Hangi yüzle bana yaptıklarından ve benim ona yaptığımdan sonra böyle cıvıl cıvıl olabilirdi? Gerçekten onu anlamıyordum.
Yemeğin ortasındaydık, Jungkook bana sarıldıktan sonra birkaç saçma hoşgeldin cümlesi sonrasında hiçbir şey olmamış gibi içeri geçmiştik. Taehyung bizden sonra gelmişti. Herkes deli gibi et yerken benim önümde en az üç çeşit farklı yemek vardı. Arada birileri yemeğimin tadına falan bakıyordu, hatta Hoseok önümdeki tabaklardan birini almış, kendisi bitirmişti.
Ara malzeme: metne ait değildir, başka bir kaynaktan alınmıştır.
--- src/rtl/cksum_pkg.sv ---
package cksum_pkg;

  // Accumulator operation for one cycle
  typedef enum logic [1:0] {
    ACC_HOLD = 2'd0,
    ACC_ADD  = 2'd1,
    ACC_ZERO = 2'd2,
    ACC_LOAD = 2'd3
  } acc_op_e;

  function automatic acc_op_e decode_op(input logic clr, input logic vld);
    acc_op_e op;
    case ({clr, vld})
      2'b11:   op = ACC_LOAD;
      2'b10:   op = ACC_ZERO;
      2'b01:   op = ACC_ADD;
      default: op = ACC_HOLD;
    endcase
    return op;
  endfunction

endpackage

--- src/rtl/cksum_rst_sync.sv ---
module cksum_rst_sync #(
  parameter int STAGES = 2
) (
  input  logic clk,
  input  logic rst_n,
  output logic rst_sync_n
);
  logic [STAGES-1:0] chain_q;
  logic [STAGES-1:0] chain_d;

  always_comb begin
    chain_d = {chain_q[STAGES-2:0], 1'b1};
  end

  always_ff @(posedge clk or negedge rst_n) begin
    if (!rst_n) chain_q <= '0;
    else        chain_q <= chain_d;
  end

  assign rst_sync_n = chain_q[STAGES-1];
endmodule

--- src/rtl/cksum_extend.sv ---
module cksum_extend #(
  parameter int IN_W  = 8,
  parameter int OUT_W = 16
) (
  input  logic [IN_W-1:0]  word_i,
  input  logic             signed_i,
  output logic [OUT_W-1:0] ext_o
);
  generate
    if (OUT_W > IN_W) begin : g_widen
      localparam int PAD_W = OUT_W - IN_W;
      logic fill;
      assign fill  = signed_i & word_i[IN_W-1];
      assign ext_o = {{PAD_W{fill}}, word_i};
    end else begin : g_trunc
      // Checksum no wider than the word: only the low bits count
      assign ext_o = word_i[OUT_W-1:0];
    end
  endgenerate
endmodule

--- src/rtl/cksum_accum.sv ---
module cksum_accum
  import cksum_pkg::*;
#(
  parameter int OUT_W = 16
) (
  input  logic             clk,
  input  logic             rst_n,
  input  acc_op_e          op_i,
  input  logic [OUT_W-1:0] ext_i,
  output logic [OUT_W-1:0] acc_next_o
);
  logic [OUT_W-1:0] acc_q;
  logic [OUT_W-1:0] base;
  logic [OUT_W-1:0] addend;
  logic [OUT_W-1:0] acc_d;
  logic             acc_en;

  // One adder: the operand muxes select clear, load and accumulate
  always_comb begin
    base   = (op_i == ACC_ZERO || op_i == ACC_LOAD) ? '0 : acc_q;
    addend = (op_i == ACC_ADD  || op_i == ACC_LOAD) ? ext_i : '0;
    acc_d  = base + addend;
    acc_en = (op_i != ACC_HOLD);
  end

  always_ff @(posedge clk or negedge rst_n) begin
    if (!rst_n)      acc_q <= '0;
    else if (acc_en) acc_q <= acc_d;
  end

  assign acc_next_o = acc_d;
endmodule

--- src/rtl/cksum_result.sv ---
module cksum_result #(
  parameter int OUT_W = 16
) (
  input  logic             clk,
  input  logic             rst_n,
  input  logic             req_i,
  input  logic             drop_i,
  input  logic [OUT_W-1:0] acc_next_i,
  output logic [OUT_W-1:0] sum_o,
  output logic             valid_o
);
  logic [OUT_W-1:0] res_q;
  logic             val_q;
  logic             val_d;

  always_comb begin
    if (req_i)       val_d = 1'b1;
    else if (drop_i) val_d = 1'b0;
    else             val_d = val_q;
  end

  always_ff @(posedge clk or negedge rst_n) begin
    if (!rst_n) val_q <= 1'b0;
    else        val_q <= val_d;
  end

  always_ff @(posedge clk or negedge rst_n) begin
    if (!rst_n)     res_q <= '0;
    else if (req_i) res_q <= acc_next_i;
  end

  assign sum_o   = res_q;
  assign valid_o = val_q;
endmodule

--- src/rtl/cksum_stream_acc.sv ---
module cksum_stream_acc
  import cksum_pkg::*;
#(
  parameter int IN_W     = 8,
  parameter int OUT_W    = 16,
  parameter int SYNC_STG = 2
) (
  input  logic             clk,
  input  logic             rst_n,
  input  logic             in_valid,
  input  logic [IN_W-1:0]  in_word,
  input  logic             signed_mode,
  input  logic             clear_sum,
  input  logic             sum_req,
  output logic [OUT_W-1:0] sum_out,
  output logic             sum_out_valid
);
  logic             rst_sync_n;
  logic [OUT_W-1:0] ext_word;
  logic [OUT_W-1:0] acc_next;
  acc_op_e          op;
  logic             drop;

  cksum_rst_sync #(.STAGES(SYNC_STG)) i_rst_sync (
    .clk        (clk),
    .rst_n      (rst_n),
    .rst_sync_n (rst_sync_n)
  );

  cksum_extend #(.IN_W(IN_W), .OUT_W(OUT_W)) i_extend (
    .word_i   (in_word),
    .signed_i (signed_mode),
    .ext_o    (ext_word)
  );

  always_comb begin
    op   = decode_op(clear_sum, in_valid);
    drop = clear_sum | in_valid;
  end

  cksum_accum #(.OUT_W(OUT_W)) i_accum (
    .clk        (clk),
    .rst_n      (rst_sync_n),
    .op_i       (op),
    .ext_i      (ext_word),
    .acc_next_o (acc_next)
  );

  cksum_result #(.OUT_W(OUT_W)) i_result (
    .clk        (clk),
    .rst_n      (rst_sync_n),
    .req_i      (sum_req),
    .drop_i     (drop),
    .acc_next_i (acc_next),
    .sum_o      (sum_out),
    .valid_o    (sum_out_valid)
  );
endmodule

--- config.mk ---
export PLATFORM = sky130hd
export DESIGN_NAME = cksum_stream_acc
export DESIGN_NICKNAME = d
export VERILOG_FILES = /design/src/rtl/cksum_pkg.sv /design/src/rtl/cksum_rst_sync.sv /design/src/rtl/cksum_extend.sv /design/src/rtl/cksum_accum.sv /design/src/rtl/cksum_result.sv /design/src/rtl/cksum_stream_acc.sv
export SDC_FILE = /design/constraint.sdc
export NUM_CORES = 1
export LEC_CHECK = 0
export ABC_AREA = 0
export BUFFER_PORTS_ARGS = -buffer_cell sky130_fd_sc_hd__buf_2
export CORE_MARGIN = 1
export CORE_UTILIZATION = 58
export CTS_CLUSTER_SIZE = 28
export DETAILED_ROUTE_END_ITERATION = 6
export PLACE_DENSITY_LB_ADDON = 0.08
export SLEW_MARGIN = 25
export SYNTH_ARGS = -nofsm -noshare
export SYNTH_HDL_FRONTEND = slang
export SYNTH_SLANG_ARGS = --single-unit
--- constraint.sdc ---
create_clock -name clk -period 1.3 [get_ports clk]
set_input_delay 0.195 -clock clk [delete_from_list [all_inputs] [get_ports clk]]
set_output_delay 0.195 -clock clk [all_outputs]
set_load 0.03 [all_outputs]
Kendim hepsini bitirmem mümkün değildi zaten.
Dikkatim benimle hararetle sohbet eden Namjoon ve Hoseok'da gibi görünse de sessizce gerçek anlamda flört eden Jimin ve Jungkook ikilisindeydi. Asla huyum olmamasına rağmen çirkeflik yapıp aralarına dalasım geliyordu ama bunu yapmak için hiçbir gerekçem yoktu. Ne hakkında konuştuklarını zerre bilmiyordum ama sanırım Jungkook Hollanda'da yaşadıklarını falan anlatıyordu. Jimin onu oldukça özlemişe benziyordu.
"Evet." dedim Hoseok'a gülümseyerek. "Bence de sivrisinekler direkt evrenden silinmeli."
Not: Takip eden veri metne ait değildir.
===== config.mk =====
export PLATFORM = sky130hd
export DESIGN_NAME = mmio_page_ctrl
export DESIGN_NICKNAME = d
export VERILOG_FILES = /design/src/rtl/mmio_pkg.sv /design/src/rtl/mmio_decode.sv /design/src/rtl/mmio_out_regs.sv /design/src/rtl/mmio_rd_mux.sv /design/src/rtl/mmio_page_ctrl.sv
export SDC_FILE = /design/constraint.sdc
export NUM_CORES = 1
export LEC_CHECK = 0
export ABC_CLOCK_PERIOD_IN_PS = 2100
export BUFFER_PORTS_ARGS = -buffer_cell sky130_fd_sc_hd__buf_2
export CORE_AREA = 2 2 50 63
export CTS_BUF_LIST = sky130_fd_sc_hd__clkbuf_8
export DETAILED_ROUTE_END_ITERATION = 12
export DIE_AREA = 0 0 52 65
export GPL_TIMING_DRIVEN = 0
export HOLD_SLACK_MARGIN = 0.06
export PLACE_DENSITY = 0.81
export SLEW_MARGIN = 0
export SYNTH_ARGS = -nofsm -noshare
export SYNTH_HDL_FRONTEND = slang
export SYNTH_SLANG_ARGS = --single-unit

===== constraint.sdc =====
create_clock -name clk -period 2.1 [get_ports clk]
set_clock_uncertainty 0.05 [all_clocks]
set_input_delay 0.42 -clock clk [delete_from_list [all_inputs] [get_ports clk]]
set_output_delay 0.42 -clock clk [all_outputs]
set_load 0.005 [all_outputs]

===== src/rtl/mmio_pkg.sv =====
package mmio_pkg;

    // Width of the in-page offset; the page is the top 2**OFS_W addresses.
    localparam int OFS_W = 4;
    // Row index width of the framebuffer window (upper half of the page).
    localparam int ROW_W = OFS_W - 1;

    localparam logic [OFS_W-1:0] OFS_LED = 4'h0;
    localparam logic [OFS_W-1:0] OFS_SEG = 4'h1;
    localparam logic [OFS_W-1:0] OFS_SW  = 4'h3;
    localparam logic [OFS_W-1:0] OFS_BTN = 4'h4;

    typedef enum logic [2:0] {
        TGT_RAM,
        TGT_LED,
        TGT_SEG,
        TGT_SW,
        TGT_BTN,
        TGT_FB,
        TGT_NONE
    } tgt_e;

    typedef struct packed {
        logic             active;
        tgt_e             tgt;
        logic [ROW_W-1:0] row;
    } dec_t;

endpackage


===== src/rtl/mmio_decode.sv =====
module mmio_decode
    import mmio_pkg::*;
#(
    parameter int ADDR_W = 8
) (
    input  logic [ADDR_W-1:0] addr,
    input  logic              re,
    input  logic              we,
    output dec_t              dec
);

    localparam int TAG_W = ADDR_W - OFS_W;

    logic             in_page;
    logic [OFS_W-1:0] ofs;

    assign in_page = &addr[ADDR_W-1 -: TAG_W];
    assign ofs     = addr[OFS_W-1:0];

    always_comb begin
        dec.active = re | we;
        dec.row    = ofs[ROW_W-1:0];
        if (!in_page) begin
            dec.tgt = TGT_RAM;
        end else if (ofs[OFS_W-1]) begin
            dec.tgt = TGT_FB;
        end else begin
            unique case (ofs)
                OFS_LED: dec.tgt = TGT_LED;
                OFS_SEG: dec.tgt = TGT_SEG;
                OFS_SW:  dec.tgt = TGT_SW;
                OFS_BTN: dec.tgt = TGT_BTN;
                default: dec.tgt = TGT_NONE;
            endcase
        end
    end

endmodule


===== src/rtl/mmio_out_regs.sv =====
module mmio_out_regs
    import mmio_pkg::*;
#(
    parameter int DATA_W = 8
) (
    input  logic              clk,
    input  logic              rst_n,
    input  logic              wr,
    input  tgt_e              tgt,
    input  logic [DATA_W-1:0] wdata,
    output logic [DATA_W-1:0] led_q,
    output logic [DATA_W-1:0] seg_q
);

    typedef struct packed {
        logic [DATA_W-1:0] led;
        logic [DATA_W-1:0] seg;
    } regs_t;

    regs_t st_d, st_q;

    always_comb begin
        st_d = st_q;
        if (wr) begin
            case (tgt)
                TGT_LED: st_d.led = wdata;
                TGT_SEG: st_d.seg = wdata;
                default: ;
            endcase
        end
    end

    always_ff @(posedge clk or negedge rst_n) begin
        if (!rst_n) st_q <= '0;
        else        st_q <= st_d;
    end

    assign led_q = st_q.led;
    assign seg_q = st_q.seg;

endmodule


===== src/rtl/mmio_rd_mux.sv =====
module mmio_rd_mux
    import mmio_pkg::*;
#(
    parameter int DATA_W = 8
) (
    input  logic              re,
    input  tgt_e              tgt,
    input  logic [DATA_W-1:0] sw,
    input  logic              btn,
    input  logic [DATA_W-1:0] ram_d,
    input  logic [DATA_W-1:0] fb_d,
    output logic [DATA_W-1:0] rdata
);

    for (genvar b = 0; b < DATA_W; b++) begin : g_bit
        logic btn_bit;
        logic bit_o;

        if (b == 0) begin : g_btn
            assign btn_bit = btn;
        end else begin : g_zero
            assign btn_bit = 1'b0;
        end

        always_comb begin
            bit_o = 1'b0;
            if (re) begin
                case (tgt)
                    TGT_RAM: bit_o = ram_d[b];
                    TGT_SW:  bit_o = sw[b];
                    TGT_BTN: bit_o = btn_bit;
                    TGT_FB:  bit_o = fb_d[b];
                    default: bit_o = 1'b0;
                endcase
            end
        end

        assign rdata[b] = bit_o;
    end

endmodule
Namjoon içine derin bir nefes çekerek "Bu salağa mı uyacaksın cidden Yoongi, sivrisineklerin vasfı kendisininkinden büyük." dediğinde omuz silktim. Neden bu insanlarla bir araya geldiğimde hep böyle saçma konular dönüyordu?
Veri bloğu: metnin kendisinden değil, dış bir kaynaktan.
$ cat src/rtl/cof_trace_pkg.sv
package cof_trace_pkg;
  localparam int ADDR_W = 24;

  typedef enum logic [1:0] {
    KIND_NONE = 2'b00,
    KIND_VEC  = 2'b01,
    KIND_SRC  = 2'b10,
    KIND_DST  = 2'b11
  } cof_kind_e;

  typedef struct packed {
    cof_kind_e         kind;
    logic [ADDR_W-1:0] addr;
  } trace_line_t;

  localparam int LINE_W = $bits(trace_line_t);
endpackage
Hoseok onu taklit edip gıcık ederken içeceğime uzanmak istedim. Küçük soju bardağını alacakken tüm şişe üzerime dökülünce "Hassiktir!" dedim. Masadakiler bana döndüğünde ben daha uzanamadan Namjoon kucağımdaki şişeyi almıştı.
Ayağa kalktığımda gri eşofmanın tam kasık kısmının sırılsıklam olduğunu gördüm. Yüce yaban mersinleri, hadi ama...
Bazıları gülüyor, bazıları görmemiş gibi yaparak gözlerini kaçırıyordu. Göz devirerek lavaboya adımladım, arkamdan Jungkook geliyordu. Söylemese bile yürüme şeklinden bile o olduğunu anlamıştım.
Hâlâ salondayken arkamdan "Sana kıyafet vereyim." dediğini duydum. Sahte bir gülümseme ile, "İyi olur." dedim. Keyfi yerinde görünüyordu. Benim kimliğim açığa çıksa birkaç gün eve kapanır, sinirden evi kendi başıma yıkardım. O ise akşamına yemek planı yapmış, arkadaşları ile eğleniyordu. Bana dağılmadığını, kimliğinin umurumda olmadığını lanse etmeye çalışıyordu. Ama ben yemezdim.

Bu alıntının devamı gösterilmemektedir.